** Opening Listed entries block **

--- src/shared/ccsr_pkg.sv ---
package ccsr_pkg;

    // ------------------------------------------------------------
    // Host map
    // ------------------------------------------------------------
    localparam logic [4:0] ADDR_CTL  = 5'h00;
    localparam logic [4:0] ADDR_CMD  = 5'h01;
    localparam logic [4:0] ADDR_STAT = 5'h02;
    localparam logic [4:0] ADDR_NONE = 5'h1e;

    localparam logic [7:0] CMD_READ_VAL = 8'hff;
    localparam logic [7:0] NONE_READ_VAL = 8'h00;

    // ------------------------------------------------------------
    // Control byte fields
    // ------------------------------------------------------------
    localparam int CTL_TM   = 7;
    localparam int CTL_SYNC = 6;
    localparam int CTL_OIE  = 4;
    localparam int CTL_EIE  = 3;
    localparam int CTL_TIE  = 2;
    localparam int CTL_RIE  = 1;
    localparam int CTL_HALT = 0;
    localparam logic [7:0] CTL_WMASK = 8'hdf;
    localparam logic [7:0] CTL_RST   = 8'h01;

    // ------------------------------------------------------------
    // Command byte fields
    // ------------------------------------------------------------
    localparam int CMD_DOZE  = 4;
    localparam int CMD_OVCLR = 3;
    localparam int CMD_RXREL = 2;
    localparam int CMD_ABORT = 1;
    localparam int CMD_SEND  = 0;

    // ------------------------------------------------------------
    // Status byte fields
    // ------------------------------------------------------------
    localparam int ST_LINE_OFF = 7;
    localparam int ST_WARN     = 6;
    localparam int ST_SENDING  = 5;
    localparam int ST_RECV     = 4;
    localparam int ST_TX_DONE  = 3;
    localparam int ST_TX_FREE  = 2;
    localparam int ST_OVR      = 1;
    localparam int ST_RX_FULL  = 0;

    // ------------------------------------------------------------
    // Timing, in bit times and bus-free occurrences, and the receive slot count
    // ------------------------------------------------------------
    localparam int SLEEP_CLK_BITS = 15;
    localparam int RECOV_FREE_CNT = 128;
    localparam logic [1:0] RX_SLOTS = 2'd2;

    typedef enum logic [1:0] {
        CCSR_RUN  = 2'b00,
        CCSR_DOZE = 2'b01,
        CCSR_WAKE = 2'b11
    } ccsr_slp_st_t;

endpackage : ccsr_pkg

** Closing Listed entries block **
** Opening Listed entries block **

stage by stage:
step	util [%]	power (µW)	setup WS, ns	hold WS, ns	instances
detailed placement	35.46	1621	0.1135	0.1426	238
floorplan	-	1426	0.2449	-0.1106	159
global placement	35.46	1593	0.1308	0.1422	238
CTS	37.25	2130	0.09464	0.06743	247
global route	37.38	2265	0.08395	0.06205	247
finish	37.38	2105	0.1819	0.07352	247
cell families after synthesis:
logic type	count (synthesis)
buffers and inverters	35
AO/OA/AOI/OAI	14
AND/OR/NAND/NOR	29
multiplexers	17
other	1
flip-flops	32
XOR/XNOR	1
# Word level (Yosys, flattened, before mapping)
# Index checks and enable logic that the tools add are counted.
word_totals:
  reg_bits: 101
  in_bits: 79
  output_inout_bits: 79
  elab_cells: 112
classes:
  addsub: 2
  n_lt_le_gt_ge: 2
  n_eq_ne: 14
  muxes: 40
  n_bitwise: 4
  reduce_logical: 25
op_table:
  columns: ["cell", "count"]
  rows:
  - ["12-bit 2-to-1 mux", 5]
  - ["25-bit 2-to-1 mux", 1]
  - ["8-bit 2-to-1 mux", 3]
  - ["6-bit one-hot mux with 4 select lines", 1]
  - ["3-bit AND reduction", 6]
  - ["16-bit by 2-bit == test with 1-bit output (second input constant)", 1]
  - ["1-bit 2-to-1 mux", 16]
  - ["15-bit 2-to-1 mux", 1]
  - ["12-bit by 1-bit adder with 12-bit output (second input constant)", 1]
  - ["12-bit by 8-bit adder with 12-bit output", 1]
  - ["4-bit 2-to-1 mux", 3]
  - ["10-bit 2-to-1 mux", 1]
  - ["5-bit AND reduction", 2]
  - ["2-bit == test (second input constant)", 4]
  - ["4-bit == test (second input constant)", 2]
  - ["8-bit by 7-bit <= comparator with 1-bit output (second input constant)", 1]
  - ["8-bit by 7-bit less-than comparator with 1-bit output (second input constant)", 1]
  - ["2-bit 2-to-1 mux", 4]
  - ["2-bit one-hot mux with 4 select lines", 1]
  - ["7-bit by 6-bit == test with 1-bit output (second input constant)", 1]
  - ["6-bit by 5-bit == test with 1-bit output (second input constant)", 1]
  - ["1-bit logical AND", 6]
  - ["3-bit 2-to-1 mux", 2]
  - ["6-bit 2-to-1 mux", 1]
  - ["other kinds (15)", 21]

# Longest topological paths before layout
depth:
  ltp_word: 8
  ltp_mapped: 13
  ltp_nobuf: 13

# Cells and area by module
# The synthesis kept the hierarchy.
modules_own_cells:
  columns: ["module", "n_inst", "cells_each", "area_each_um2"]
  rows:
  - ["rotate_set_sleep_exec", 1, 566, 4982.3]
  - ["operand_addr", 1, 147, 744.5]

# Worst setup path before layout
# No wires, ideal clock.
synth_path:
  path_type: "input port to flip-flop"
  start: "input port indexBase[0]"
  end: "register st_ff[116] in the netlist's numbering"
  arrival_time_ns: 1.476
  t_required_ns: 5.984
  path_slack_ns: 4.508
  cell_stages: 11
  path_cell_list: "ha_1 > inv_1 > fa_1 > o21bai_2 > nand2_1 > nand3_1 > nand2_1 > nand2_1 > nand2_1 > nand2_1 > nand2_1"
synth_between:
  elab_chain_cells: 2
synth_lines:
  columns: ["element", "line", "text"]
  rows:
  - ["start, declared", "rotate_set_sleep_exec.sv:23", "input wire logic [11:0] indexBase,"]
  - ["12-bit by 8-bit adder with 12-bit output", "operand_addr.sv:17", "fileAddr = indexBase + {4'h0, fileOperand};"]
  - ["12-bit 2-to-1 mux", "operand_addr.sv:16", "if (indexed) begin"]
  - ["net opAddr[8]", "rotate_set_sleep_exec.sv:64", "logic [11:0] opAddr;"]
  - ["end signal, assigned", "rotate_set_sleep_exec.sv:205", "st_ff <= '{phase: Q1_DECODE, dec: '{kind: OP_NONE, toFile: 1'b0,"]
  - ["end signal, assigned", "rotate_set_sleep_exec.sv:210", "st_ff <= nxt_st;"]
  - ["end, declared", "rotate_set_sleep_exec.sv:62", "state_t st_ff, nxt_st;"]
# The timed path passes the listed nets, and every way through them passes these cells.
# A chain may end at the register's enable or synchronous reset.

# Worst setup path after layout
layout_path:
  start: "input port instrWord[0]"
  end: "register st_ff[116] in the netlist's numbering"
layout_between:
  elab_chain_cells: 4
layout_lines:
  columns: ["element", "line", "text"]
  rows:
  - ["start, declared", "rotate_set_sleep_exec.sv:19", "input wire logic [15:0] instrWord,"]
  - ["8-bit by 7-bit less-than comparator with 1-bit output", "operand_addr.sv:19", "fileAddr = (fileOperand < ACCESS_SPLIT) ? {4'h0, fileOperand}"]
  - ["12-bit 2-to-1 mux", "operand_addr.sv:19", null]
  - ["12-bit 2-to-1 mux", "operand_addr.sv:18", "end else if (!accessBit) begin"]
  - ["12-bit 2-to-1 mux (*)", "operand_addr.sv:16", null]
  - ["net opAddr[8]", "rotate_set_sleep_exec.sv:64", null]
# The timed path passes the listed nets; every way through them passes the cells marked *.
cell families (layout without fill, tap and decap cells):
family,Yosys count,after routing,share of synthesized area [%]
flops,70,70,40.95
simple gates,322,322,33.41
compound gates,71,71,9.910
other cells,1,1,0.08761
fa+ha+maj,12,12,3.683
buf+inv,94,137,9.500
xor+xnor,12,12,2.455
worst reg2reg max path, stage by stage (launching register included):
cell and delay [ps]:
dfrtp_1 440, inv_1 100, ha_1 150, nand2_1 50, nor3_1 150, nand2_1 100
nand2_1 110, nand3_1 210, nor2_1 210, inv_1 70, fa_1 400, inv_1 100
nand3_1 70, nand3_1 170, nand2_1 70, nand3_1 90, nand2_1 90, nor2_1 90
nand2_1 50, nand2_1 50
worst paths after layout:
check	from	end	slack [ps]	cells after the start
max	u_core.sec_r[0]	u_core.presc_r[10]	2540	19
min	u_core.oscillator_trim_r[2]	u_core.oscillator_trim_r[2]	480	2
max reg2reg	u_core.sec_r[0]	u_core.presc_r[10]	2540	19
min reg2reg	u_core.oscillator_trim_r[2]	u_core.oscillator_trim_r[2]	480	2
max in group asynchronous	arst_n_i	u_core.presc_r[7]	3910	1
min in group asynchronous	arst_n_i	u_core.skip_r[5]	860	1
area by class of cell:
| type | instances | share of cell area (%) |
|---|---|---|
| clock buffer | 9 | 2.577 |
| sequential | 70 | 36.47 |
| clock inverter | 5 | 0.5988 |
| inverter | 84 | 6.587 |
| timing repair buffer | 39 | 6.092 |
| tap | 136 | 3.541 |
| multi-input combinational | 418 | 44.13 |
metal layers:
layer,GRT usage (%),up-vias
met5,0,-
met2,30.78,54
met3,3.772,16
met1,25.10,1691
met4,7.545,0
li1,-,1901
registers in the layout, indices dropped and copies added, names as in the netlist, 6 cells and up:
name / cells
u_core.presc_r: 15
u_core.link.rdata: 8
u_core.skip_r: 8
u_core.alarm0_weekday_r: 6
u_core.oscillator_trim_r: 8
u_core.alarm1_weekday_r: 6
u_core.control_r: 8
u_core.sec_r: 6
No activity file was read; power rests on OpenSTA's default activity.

** Closing Listed entries block **

What to produce | Wherever the string "clock" appears in the data above, copy the line it sits in.

Solution for this problem |
# No wires, ideal clock.
| clock buffer | 9 | 2.577 |
| clock inverter | 5 | 0.5988 |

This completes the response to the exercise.